10 days. It sounds like it should be some kind of new challenge. Or maybe a movie title.
But in our house it’s neither of these. In our house its a true countdown. It’s time to spend as a family. It’s time to prepare for anything and everything.
It’s funny, with all of this counting down and crossing off days, I have yet to change our master family calendar from February to March. Maybe it’s subconscious. Maybe I’m afraid to put admission day on the calendar. Suddenly saying I’ve been too busy to get to changing it is really just an excuse.
I need to suck it up and do it already. There is a lot to put on it. Vet appointments for the dogs, activities for the kiddo, doctors appointments for me, and, of course, the surgery.
But even as I write this I make more excuses to avoid the inevitable. Really, what am I supposed to do? It’s 1:30 in the morning! And it’s a giant dry erase whiteboard calendar on our kitchen wall! I can’t risk waking the house to go erase last month’s calendar and put up this month’s by the light of my phone flashlight!
In the morning before carting everyone to school and work…really I will do it…I promise.

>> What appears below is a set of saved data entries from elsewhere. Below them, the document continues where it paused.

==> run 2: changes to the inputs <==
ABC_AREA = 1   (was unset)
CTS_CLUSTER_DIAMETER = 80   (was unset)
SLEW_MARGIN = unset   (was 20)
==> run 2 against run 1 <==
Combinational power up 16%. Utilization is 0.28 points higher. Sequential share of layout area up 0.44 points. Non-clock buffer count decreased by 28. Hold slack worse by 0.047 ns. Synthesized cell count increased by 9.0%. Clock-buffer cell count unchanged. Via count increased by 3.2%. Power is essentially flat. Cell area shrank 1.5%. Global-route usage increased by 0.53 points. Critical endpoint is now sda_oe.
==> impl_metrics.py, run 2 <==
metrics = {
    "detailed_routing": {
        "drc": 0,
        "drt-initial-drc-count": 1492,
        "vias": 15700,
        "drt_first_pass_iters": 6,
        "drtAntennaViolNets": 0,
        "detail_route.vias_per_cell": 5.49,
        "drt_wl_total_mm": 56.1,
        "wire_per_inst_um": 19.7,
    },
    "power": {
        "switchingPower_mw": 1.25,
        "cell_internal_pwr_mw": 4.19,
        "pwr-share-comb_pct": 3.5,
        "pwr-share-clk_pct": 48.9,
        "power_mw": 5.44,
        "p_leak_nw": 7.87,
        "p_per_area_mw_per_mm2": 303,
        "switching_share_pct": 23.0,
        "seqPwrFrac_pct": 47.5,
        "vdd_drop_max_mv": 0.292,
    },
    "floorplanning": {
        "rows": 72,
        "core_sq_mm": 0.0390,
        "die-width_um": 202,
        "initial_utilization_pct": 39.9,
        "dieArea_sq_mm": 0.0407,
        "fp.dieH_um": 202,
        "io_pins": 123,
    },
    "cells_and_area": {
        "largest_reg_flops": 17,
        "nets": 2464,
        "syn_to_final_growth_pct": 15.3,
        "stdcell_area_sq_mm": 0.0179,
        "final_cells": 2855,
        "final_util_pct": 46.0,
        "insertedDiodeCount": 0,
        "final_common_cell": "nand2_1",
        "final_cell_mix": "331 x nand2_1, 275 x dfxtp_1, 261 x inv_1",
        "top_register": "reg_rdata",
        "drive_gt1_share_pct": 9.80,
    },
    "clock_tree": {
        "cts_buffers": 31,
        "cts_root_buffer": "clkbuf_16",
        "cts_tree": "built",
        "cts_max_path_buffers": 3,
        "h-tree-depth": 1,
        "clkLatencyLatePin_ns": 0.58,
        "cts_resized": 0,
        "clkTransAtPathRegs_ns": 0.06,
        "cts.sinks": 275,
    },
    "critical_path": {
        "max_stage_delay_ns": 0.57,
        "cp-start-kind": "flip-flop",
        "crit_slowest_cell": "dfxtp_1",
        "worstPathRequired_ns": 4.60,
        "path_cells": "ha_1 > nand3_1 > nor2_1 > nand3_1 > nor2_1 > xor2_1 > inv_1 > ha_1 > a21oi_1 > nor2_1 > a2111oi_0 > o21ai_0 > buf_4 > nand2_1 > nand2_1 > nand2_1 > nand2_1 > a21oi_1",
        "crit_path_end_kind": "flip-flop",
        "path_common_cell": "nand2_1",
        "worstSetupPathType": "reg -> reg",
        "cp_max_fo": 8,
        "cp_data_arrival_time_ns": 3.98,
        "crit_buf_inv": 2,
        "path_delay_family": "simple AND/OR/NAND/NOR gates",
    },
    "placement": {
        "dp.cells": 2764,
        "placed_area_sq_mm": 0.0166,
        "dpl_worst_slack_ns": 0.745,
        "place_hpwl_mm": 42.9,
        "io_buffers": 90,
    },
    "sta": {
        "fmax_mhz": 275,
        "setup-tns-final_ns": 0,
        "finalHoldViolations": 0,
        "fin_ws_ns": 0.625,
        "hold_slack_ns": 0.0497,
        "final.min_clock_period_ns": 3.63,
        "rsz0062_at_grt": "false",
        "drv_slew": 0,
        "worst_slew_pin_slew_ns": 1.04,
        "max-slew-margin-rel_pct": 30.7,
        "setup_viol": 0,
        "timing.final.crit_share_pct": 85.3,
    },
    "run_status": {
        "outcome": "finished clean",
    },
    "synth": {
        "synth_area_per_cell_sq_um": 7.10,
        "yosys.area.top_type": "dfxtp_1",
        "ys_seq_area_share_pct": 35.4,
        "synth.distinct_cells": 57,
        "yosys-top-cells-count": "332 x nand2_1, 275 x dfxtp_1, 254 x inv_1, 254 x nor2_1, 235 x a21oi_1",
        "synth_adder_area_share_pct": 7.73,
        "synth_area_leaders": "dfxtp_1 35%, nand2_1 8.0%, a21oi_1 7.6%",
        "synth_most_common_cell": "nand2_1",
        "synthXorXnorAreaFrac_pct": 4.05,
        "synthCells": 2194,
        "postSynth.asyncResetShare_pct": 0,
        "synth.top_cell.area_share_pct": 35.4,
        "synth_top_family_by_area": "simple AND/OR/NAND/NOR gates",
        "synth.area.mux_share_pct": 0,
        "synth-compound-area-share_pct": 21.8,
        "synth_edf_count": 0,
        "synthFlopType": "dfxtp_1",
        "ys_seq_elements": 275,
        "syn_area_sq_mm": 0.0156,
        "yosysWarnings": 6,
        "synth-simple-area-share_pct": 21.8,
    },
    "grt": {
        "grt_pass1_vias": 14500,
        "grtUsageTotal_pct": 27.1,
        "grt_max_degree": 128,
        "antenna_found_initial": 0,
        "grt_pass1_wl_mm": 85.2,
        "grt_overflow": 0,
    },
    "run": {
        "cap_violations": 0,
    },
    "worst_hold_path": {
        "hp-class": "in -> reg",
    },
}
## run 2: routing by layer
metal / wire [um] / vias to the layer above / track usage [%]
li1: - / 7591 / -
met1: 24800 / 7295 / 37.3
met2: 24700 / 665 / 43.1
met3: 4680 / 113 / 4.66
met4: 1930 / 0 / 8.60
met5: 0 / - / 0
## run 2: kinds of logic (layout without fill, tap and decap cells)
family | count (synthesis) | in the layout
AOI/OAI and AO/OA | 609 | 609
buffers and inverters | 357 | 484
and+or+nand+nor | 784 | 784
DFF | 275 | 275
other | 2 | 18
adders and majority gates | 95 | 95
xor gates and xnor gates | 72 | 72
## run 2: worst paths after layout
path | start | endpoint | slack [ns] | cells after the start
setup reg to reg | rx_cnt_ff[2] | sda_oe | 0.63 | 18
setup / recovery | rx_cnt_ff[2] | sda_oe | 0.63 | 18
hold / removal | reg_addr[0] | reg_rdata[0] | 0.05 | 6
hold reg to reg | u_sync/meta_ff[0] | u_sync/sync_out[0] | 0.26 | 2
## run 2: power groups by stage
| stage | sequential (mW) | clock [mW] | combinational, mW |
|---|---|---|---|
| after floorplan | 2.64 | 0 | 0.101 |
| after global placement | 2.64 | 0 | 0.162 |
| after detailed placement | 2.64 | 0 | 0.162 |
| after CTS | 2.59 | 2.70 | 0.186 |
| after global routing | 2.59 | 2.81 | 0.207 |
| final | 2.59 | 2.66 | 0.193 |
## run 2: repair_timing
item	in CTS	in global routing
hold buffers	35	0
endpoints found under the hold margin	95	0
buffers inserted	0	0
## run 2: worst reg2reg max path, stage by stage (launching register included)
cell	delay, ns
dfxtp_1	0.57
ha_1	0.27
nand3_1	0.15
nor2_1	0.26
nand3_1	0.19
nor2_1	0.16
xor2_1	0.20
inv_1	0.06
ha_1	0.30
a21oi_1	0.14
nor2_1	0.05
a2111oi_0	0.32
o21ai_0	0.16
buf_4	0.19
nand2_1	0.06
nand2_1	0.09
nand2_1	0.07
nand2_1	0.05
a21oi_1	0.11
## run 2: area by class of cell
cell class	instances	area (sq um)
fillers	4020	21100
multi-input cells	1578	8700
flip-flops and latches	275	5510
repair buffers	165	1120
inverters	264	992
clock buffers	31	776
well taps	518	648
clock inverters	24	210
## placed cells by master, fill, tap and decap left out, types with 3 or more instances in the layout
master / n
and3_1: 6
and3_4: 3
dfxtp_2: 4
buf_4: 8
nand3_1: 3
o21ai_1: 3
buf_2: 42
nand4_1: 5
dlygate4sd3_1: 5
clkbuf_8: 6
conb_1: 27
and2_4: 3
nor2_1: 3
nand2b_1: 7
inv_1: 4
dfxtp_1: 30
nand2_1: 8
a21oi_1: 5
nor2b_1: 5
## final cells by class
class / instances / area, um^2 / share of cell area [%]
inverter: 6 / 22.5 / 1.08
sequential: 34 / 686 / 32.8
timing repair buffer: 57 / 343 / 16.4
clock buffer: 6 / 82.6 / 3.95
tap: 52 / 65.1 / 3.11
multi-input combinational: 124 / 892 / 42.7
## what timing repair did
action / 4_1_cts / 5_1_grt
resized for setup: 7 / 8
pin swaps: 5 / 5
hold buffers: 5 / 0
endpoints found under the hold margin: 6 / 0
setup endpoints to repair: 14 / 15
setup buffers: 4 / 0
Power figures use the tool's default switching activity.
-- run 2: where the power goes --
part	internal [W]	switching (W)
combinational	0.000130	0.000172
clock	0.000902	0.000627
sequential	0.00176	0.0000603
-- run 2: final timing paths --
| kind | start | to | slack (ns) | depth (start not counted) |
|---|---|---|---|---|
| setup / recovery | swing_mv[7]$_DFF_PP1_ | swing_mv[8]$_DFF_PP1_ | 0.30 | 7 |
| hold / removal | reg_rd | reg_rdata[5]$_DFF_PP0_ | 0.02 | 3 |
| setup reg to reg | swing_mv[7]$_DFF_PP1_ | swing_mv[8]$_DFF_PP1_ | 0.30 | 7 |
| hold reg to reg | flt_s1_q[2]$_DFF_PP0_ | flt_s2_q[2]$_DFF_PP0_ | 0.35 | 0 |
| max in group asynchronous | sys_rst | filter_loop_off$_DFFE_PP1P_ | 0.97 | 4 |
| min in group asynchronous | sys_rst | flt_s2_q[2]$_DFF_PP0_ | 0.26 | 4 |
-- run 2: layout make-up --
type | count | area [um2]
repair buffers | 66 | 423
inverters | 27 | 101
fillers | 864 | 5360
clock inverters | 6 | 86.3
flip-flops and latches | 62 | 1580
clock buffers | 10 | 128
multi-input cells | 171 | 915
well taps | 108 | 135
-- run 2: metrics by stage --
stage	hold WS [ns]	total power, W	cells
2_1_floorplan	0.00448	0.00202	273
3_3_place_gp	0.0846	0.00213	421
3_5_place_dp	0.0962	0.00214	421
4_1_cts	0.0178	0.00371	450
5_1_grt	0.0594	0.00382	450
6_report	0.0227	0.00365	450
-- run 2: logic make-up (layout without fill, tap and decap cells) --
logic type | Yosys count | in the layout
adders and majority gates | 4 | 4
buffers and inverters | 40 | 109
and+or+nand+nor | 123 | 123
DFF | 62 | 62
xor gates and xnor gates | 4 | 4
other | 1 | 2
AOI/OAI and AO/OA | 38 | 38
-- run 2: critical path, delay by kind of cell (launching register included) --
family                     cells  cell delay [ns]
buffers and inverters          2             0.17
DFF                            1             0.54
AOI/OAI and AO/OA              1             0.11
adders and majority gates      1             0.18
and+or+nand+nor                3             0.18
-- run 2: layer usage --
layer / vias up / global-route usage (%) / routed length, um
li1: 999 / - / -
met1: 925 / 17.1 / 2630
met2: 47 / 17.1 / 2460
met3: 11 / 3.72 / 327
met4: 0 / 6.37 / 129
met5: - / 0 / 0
[src/acc_sync.v]
// Two-flop synchroniser for an asynchronous comparator level
module acc_sync (
  clk,      // System clock
  rst_n,    // Synchronous reset, active low
  async_in, // Raw comparator level
  sync_out  // Level in the clock domain
);
  input  wire clk;      // System clock
  input  wire rst_n;    // Reset, active low
  input  wire async_in; // Raw level
  output reg  sync_out; // Synchronised level

  reg meta_reg; // First stage, read only by second stage

  // Two stages to settle metastability
  always @(posedge clk)
  begin
    if (!rst_n)
    begin
      meta_reg <= 1'b0;
      sync_out <= 1'b0;
    end
    else
    begin
      meta_reg <= async_in; // [RULE_15]
      sync_out <= meta_reg;
    end
  end
endmodule // acc_sync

I made it a New Year’s resolution to be more organized in light of the many household and work needs and the countdown to the surgery. I can’t break the resolution or this habit because of my fear of actually seeing the words on the calendar. “March 23-Ryan hospital.”
Besides, the countdown will continue if I change the calendar or not. Changing the calendar with 0 days to go cannot happen. I may as well do it as the countdown continues with 10 days to go.